The Canadiens signed Caufield to an eight-year, US$62.8-million contract extension on Monday, completing a key piece of off-season business.
Caufield, who said he couldn’t even have dreamed of a number like that as a kid, wanted to sign long-term instead of opting for a bridge deal both to have his family “set for a while” and because of how much he loves playing in Montreal.
“The way this organization is going, the plan that's intact, all that stuff, it makes a lot of sense," he said. "I love being there, (it’s my) second home, first home, whatever you want to call it for me. I think it puts my family in a good place as well, all those things that kind of went into this final number and years.
“I'm very excited and very lucky to be a part of the Montreal Canadiens for a long time.”
The deal will pay the 22-year-old winger an average annual value of $7.85 million through the 2030-31 season. It’s the second-richest contract for a forward in Canadiens history, trailing captain Nick Suzuki’s eight-year pact by $200,000.
Caufield said he and the team understood that Suzuki would remain the highest-paid forward on the team.
“I mean, that's our guy, that's our leader,” said Caufield. “I think everyone around knows that, and (I) still have a lot of money, so I’m not complaining about anything.
“I'm excited and proud to be a part of this, and to do it with him along the way will be pretty special.”
With Suzuki signed through 2029-30, Montreal has two franchise cornerstones locked up for the foreseeable future.
Caufield didn't have any spectacular plans regarding how he’ll celebrate his new contract.
“I had a workout and skate this morning, so kind of just, maybe take a nap later,” he said.
Caufield scored 26 goals and added 10 assists in 46 games in 2022-23, tying Suzuki for the team lead in goals despite undergoing season-ending surgery on his right shoulder in February.
Now in Michigan for the off-season, Caufield said he’s been skating two to three times a week and was cleared for full activity around 10 days ago.
“I really look forward to having this full summer to make sure I'm back to 100 per cent,” he said. “The way things are going right now, I'm not too worried at all.”
The five-foot-seven, 174-pound Caufield slipped to the Canadiens at 15th overall in the 2019 NHL draft despite breaking goals records with USA Hockey’s National Team Development Program.
Caufield, from Mosinee, Wisc., then joined the University of Wisconsin Badgers for two seasons and won the Hobey Baker Award as the top U.S. men’s college hockey player after leading the NCAA in points and goals during his sophomore year.
Since making his NHL debut in 2020-21, the forward has recorded 84 points (53 goals, 31 assists) in 123 regular-season games and 12 points (four goals, eight assists) in 20 playoff games. Only first-overall pick Jack Hughes has more goals among players from the 2019 draft.

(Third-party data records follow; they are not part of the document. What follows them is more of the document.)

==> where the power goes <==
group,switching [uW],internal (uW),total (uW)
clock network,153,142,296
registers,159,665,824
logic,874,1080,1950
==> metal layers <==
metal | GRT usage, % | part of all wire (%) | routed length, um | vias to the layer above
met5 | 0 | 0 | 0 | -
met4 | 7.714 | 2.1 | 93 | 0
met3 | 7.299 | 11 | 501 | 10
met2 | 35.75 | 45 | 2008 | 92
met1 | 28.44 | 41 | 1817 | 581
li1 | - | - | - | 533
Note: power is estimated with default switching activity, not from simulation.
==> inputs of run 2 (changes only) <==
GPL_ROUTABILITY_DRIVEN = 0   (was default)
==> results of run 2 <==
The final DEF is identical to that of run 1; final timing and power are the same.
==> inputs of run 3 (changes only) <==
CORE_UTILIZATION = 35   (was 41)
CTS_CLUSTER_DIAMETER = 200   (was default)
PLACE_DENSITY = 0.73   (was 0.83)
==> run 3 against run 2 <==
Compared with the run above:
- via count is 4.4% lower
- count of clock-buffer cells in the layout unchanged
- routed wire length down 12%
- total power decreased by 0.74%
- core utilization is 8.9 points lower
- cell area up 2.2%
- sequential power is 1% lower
`config.mk`:
```
export PLATFORM = sky130hd
export DESIGN_NAME = div_param
export DESIGN_NICKNAME = d
export VERILOG_FILES = /design/src/rtl/div_param.sv
export SDC_FILE = /design/constraint.sdc
export NUM_CORES = 1
export LEC_CHECK = 0
export ABC_AREA = 1
export CAP_MARGIN = 20
export CORE_ASPECT_RATIO = 0.9
export CORE_MARGIN = 2
export CORE_UTILIZATION = 25
export DETAILED_ROUTE_END_ITERATION = 8
export SYNTH_ARGS = -nofsm -noshare
export SYNTH_HDL_FRONTEND = slang
export SYNTH_SLANG_ARGS = --single-unit
export TNS_END_PERCENT = 20
```
`constraint.sdc`:
```
create_clock -name clk -period 2.17 [get_ports clk]
set_input_delay 0.434 -clock clk [delete_from_list [all_inputs] [get_ports clk]]
set_output_delay 0.434 -clock clk [all_outputs]
set_load 0.01 [all_outputs]
```
`src/rtl/div_param.sv`:
```
// div_param: multi-cycle restoring divider (IDLE/RUN/FIX), WIDTH-bit
// operands, signed by default; unsigned mode selectable per start.
//
// Optional feature macro: DIV_PARAM_UNSIGNED_EN
//   defined   -> DivSigned port exists (1 = signed div, 0 = unsigned divu)
//   undefined -> no DivSigned port, every division is signed
//
// Ports:
//   clk        rising-edge clock
//   reset      synchronous active-high reset
//   DivCtrl    start request, sampled only in IDLE
//   DivSigned  signed/unsigned select (only with DIV_PARAM_UNSIGNED_EN)
//   dividendo  dividend, sampled at start
//   divisor    divisor, sampled at start
//   busy       high while in RUN or FIX
//   divOut     one-cycle pulse: HI/LO were just updated
//   divZero    one-cycle pulse: start rejected, divisor was zero
//   HI         remainder register
//   LO         quotient register
module div_param #(
    parameter int WIDTH = 32
) (
    input  logic             clk,
    input  logic             reset,
    input  logic             DivCtrl,
`ifdef DIV_PARAM_UNSIGNED_EN
    input  logic             DivSigned,
`endif
    input  logic [WIDTH-1:0] dividendo,
    input  logic [WIDTH-1:0] divisor,
    output logic             busy,
    output logic             divOut,
    output logic             divZero,
    output logic [WIDTH-1:0] HI,
    output logic [WIDTH-1:0] LO
);

    localparam int CW = $clog2(WIDTH + 1);

    typedef enum logic [1:0] {
        IDLE,
        RUN,
        FIX
    } state_t;

    state_t r_state;
    state_t w_next;

    logic [CW-1:0]    r_count;
    logic [WIDTH-1:0] r_quo;
    logic [WIDTH-1:0] r_rem;
    logic [WIDTH-1:0] r_dvs;
    logic             r_neg_q;
    logic             r_neg_r;
    logic             r_div_out;
    logic             r_div_zero;
    logic [WIDTH-1:0] r_hi;
    logic [WIDTH-1:0] r_lo;

    logic             w_signed;
    logic             w_a_neg;
    logic             w_b_neg;
    logic [WIDTH-1:0] w_a_abs;
    logic [WIDTH-1:0] w_b_abs;
    logic             w_b_zero;
    logic             w_busy;
    logic             w_start;
    logic             w_reject;
    logic             w_last;
    logic [WIDTH:0]   w_shift;
    logic             w_ge;
    logic [WIDTH-1:0] w_rem_next;
    logic [WIDTH-1:0] w_quo_next;

`ifdef DIV_PARAM_UNSIGNED_EN
    assign w_signed = DivSigned;
`else
    assign w_signed = 1'b1;
`endif

    // Magnitudes; the most-negative value maps onto itself, which is
    // the correct unsigned magnitude 2^(WIDTH-1).
    assign w_a_neg  = w_signed & dividendo[WIDTH-1];
    assign w_b_neg  = w_signed & divisor[WIDTH-1];
    assign w_a_abs  = w_a_neg ? -dividendo : dividendo;
    assign w_b_abs  = w_b_neg ? -divisor : divisor;
    assign w_b_zero = (divisor == '0);

    assign w_last = (r_count == CW'(WIDTH - 1));

    // One restoring step. The shifted remainder needs WIDTH+1 bits;
    // when its top bit is set it is certainly >= the divisor, and the
    // true difference is < divisor, so a WIDTH-bit subtract is exact.
    assign w_shift    = {r_rem, r_quo[WIDTH-1]};
    assign w_ge       = w_shift[WIDTH] | (w_shift[WIDTH-1:0] >= r_dvs);
    assign w_rem_next = w_ge ? (w_shift[WIDTH-1:0] - r_dvs)
                             : w_shift[WIDTH-1:0];
    assign w_quo_next = {r_quo[WIDTH-2:0], w_ge};

    always_ff @(posedge clk) begin
        if (reset) begin
            r_state <= IDLE;
        end else begin
            r_state <= w_next;
        end
    end

    always_comb begin
        w_next   = r_state;
        w_busy   = 1'b0;
        w_start  = 1'b0;
        w_reject = 1'b0;
        unique case (r_state)
            IDLE: begin
                if (DivCtrl) begin
                    if (w_b_zero) begin
                        w_reject = 1'b1;
                    end else begin
                        w_start = 1'b1;
                        w_next  = RUN;
                    end
                end
            end
            RUN: begin
                w_busy = 1'b1;
                if (w_last) begin
                    w_next = FIX;
                end
            end
            FIX: begin
                w_busy = 1'b1;
                w_next = IDLE;
            end
            default: begin
                w_next = IDLE;
            end
        endcase
    end

    always_ff @(posedge clk) begin
        if (reset) begin
            r_count    <= '0;
            r_quo      <= '0;
            r_rem      <= '0;
            r_dvs      <= '0;
            r_neg_q    <= 1'b0;
            r_neg_r    <= 1'b0;
            r_div_out  <= 1'b0;
            r_div_zero <= 1'b0;
            r_hi       <= '0;
            r_lo       <= '0;
        end else begin
            r_div_out  <= 1'b0;
            r_div_zero <= w_reject;
            if (w_start) begin
                // r_quo starts as the dividend; its MSBs shift out into
                // the remainder while quotient bits shift in at the LSB.
                r_quo   <= w_a_abs;
                r_dvs   <= w_b_abs;
                r_rem   <= '0;
                r_count <= '0;
                r_neg_q <= w_a_neg ^ w_b_neg;
                r_neg_r <= w_a_neg;
            end
            if (r_state == RUN) begin
                r_rem   <= w_rem_next;
                r_quo   <= w_quo_next;
                r_count <= r_count + CW'(1);
            end
            if (r_state == FIX) begin
                r_lo      <= r_neg_q ? -r_quo : r_quo;
                r_hi      <= r_neg_r ? -r_rem : r_rem;
                r_div_out <= 1'b1;
            end
        end
    end

    assign busy    = w_busy;
    assign divOut  = r_div_out;
    assign divZero = r_div_zero;
    assign HI      = r_hi;
    assign LO      = r_lo;

endmodule

```
==> flow_summary.rst <==
.. list-table::
   :header-rows: 1

   * - Metric
     - Value
   * - Number of antenna violations at the first check in global routing
     - 3
   * - Most frequently used cell type in the post-synthesis netlist
     - sky130_fd_sc_hd__nand2_1
   * - Count of maximum capacitance violations
     - 0
   * - Post-synthesis cell type count
     - 43
   * - Gate count after technology mapping
     - 2176
   * - PortBufs
     - 133
   * - Global routing usage on met3
     - 2.923%
   * - Num rows
     - 78
   * - WL per Instance
     - 14.15 microns
   * - Post-synthesis to final-layout area growth
     - 37.40%
   * - Post-Synthesis Cell Area
     - 12870 sq um
   * - Warning count from the yosys run
     - 0
   * - Hold bufs inserted after CTS
     - 0
   * - Status
     - finished, violations left
   * - Total grt overflow
     - 0
   * - CP max stage delay
     - 0.36 ns
   * - EDFF count, synth
     - 0
   * - H-tree lvl count
     - 4
   * - GRT met1 Usage
     - 26.23%
   * - Signal arrival time at the worst endpoint
     - 2.52 ns
   * - Detailed placement HPWL
     - 35610 microns
   * - Via Count
     - 14272
   * - Share of Yosys cell area claimed by the top area cell type
     - 26.75%
   * - Synth Net Count
     - 2284
   * - Transition at the pin with the smallest max-transition slack
     - 0.5405 ns
   * - Initial Utilization
     - 25.41%
   * - Setup repair after global routing missed its margin
     - true
   * - Type of the setup path with the least slack
     - register to register
   * - CTS Buffer Depth
     - 2
   * - TritonCTS clock tree
     - built
   * - Post-Route Skew
     - 0.01740 ns
   * - Required time worst endpoint
     - 2.49 ns
   * - # nets final
     - 2600
   * - Highest-utilization routing layer at the global route stage
     - met1
   * - Achievable Freq
     - 453.3 MHz
   * - Worst hold path type
     - input pin to register
   * - Met2 usage
     - 22.41%
   * - Clk_lat worst skew
     - 0.46 ns
   * - Root Buffer Master
     - sky130_fd_sc_hd__clkbuf_16
   * - First-pass GRT wire length
     - 70530 microns
   * - Post-layout instance count excluding filler cells
     - 3186
   * - WHS
     - 0.3458 ns
   * - Total routed wirelength
     - 45100 microns
   * - Register bit count reported by yosys
     - 172
   * - Placed cell count
     - 3145
   * - Final setup vio count
     - 4
   * - Remaining number of nets flagged by the antenna check after routing
     - 0
   * - Maximum number of pins on one net before global-route repair
     - 115
   * - Cells traversed along the worst timing path
     - inv_4 > ha_4 > fa_2 > inv_2 > nand2_2 > nand2_1 > nand3b_1 > nand2_2 > nand2_2 > nand3_4 > nand2_4 > nand2_4 > buf_12 > buf_12 > nand3_4 > nand2_1 > a21oi_1
   * - Slew margin rel.
     - 63.93%
   * - Min Tclk post-route
     - 2.206 ns
   * - Number of buffers inserted during clock tree synthesis
     - 17
   * - GPL Wtd Cong
     - 0.9027
   * - CTS sink cnt
     - 172
   * - Most common cell on crit path
     - sky130_fd_sc_hd__nand2_2
   * - Dominant cell type by area after synthesis
     - sky130_fd_sc_hd__dfxtp_1
   * - Clock slew seen by the registers of the worst setup and hold paths
     - 0.07 ns
   * - Leading post-synthesis cells by cell area
     - sky130_fd_sc_hd__dfxtp_1, sky130_fd_sc_hd__nand2_1, sky130_fd_sc_hd__inv_1
   * - DRC violation count after routing
     - 0
   * - DIE AREA
     - 53320 sq um
   * - Number of I/O pins
     - 134
   * - Post-layout worst setup margin
     - -0.03583 ns
   * - Master of the slowest instance on the critical path
     - sky130_fd_sc_hd__fa_2
   * - Worst-case vdd ir drop
     - 0.0005209 V
   * - Chip Width
     - 243.2 microns
   * - Number of failing hold endpoints at the final stage
     - 0
   * - Total iterations of the first detailed-routing run
     - 5
   * - Core Region
     - 50650 sq um
   * - DRC violation total after the first TritonRoute iteration
     - 1105
   * - Leakage dissipation
     - 0.008434 uW
   * - Dominant register cell in the synthesized netlist
     - sky130_fd_sc_hd__dfxtp_1
   * - PD cells
     - 645.0 nW/um^2
   * - Routed via count divided by cell count
     - 4.480
   * - Total count of max-transition violations in the final report
     - 0
   * - Kind of end point of the critical path
     - register
   * - Die Height
     - 219.3 microns
   * - Fraction of layout cells with a size suffix above 1
     - 14.97%
   * - Final clock period utilization by the worst path
     - 101.7%
   * - Avg Synthesized Cell Area
     - 5.916 sq um
   * - Violations in the final reports
     - setup timing
   * - Critical-path maximum fanout
     - 4
   * - Share of synthesized registers carrying an async set or reset
     - 0%
   * - Global router's overall resource usage
     - 16.66%
   * - Cell types with the highest counts after synthesis
     - sky130_fd_sc_hd__nand2_1, sky130_fd_sc_hd__inv_1, sky130_fd_sc_hd__nor2_1
   * - Vias in the first global route
     - 12767
   * - Startpoint type of the worst setup path
     - register
   * - Portion of the post-synthesis area used by sequential elements
     - 26.75%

Caufield’s production took off when the Canadiens replaced head coach Dominique Ducharme with Martin St. Louis in February of last year. In 83 games played since St. Louis took over behind the bench, Caufield has 48 goals and 71 points.
The success he’s has had under St. Louis definitely played a role in Caufield wanting to sign long-term, he said.
“I think we got something special in the room just by having him there,” said Caufield. “Marty is going to teach me a lot and already has to this day, so obviously a big part of that was him.”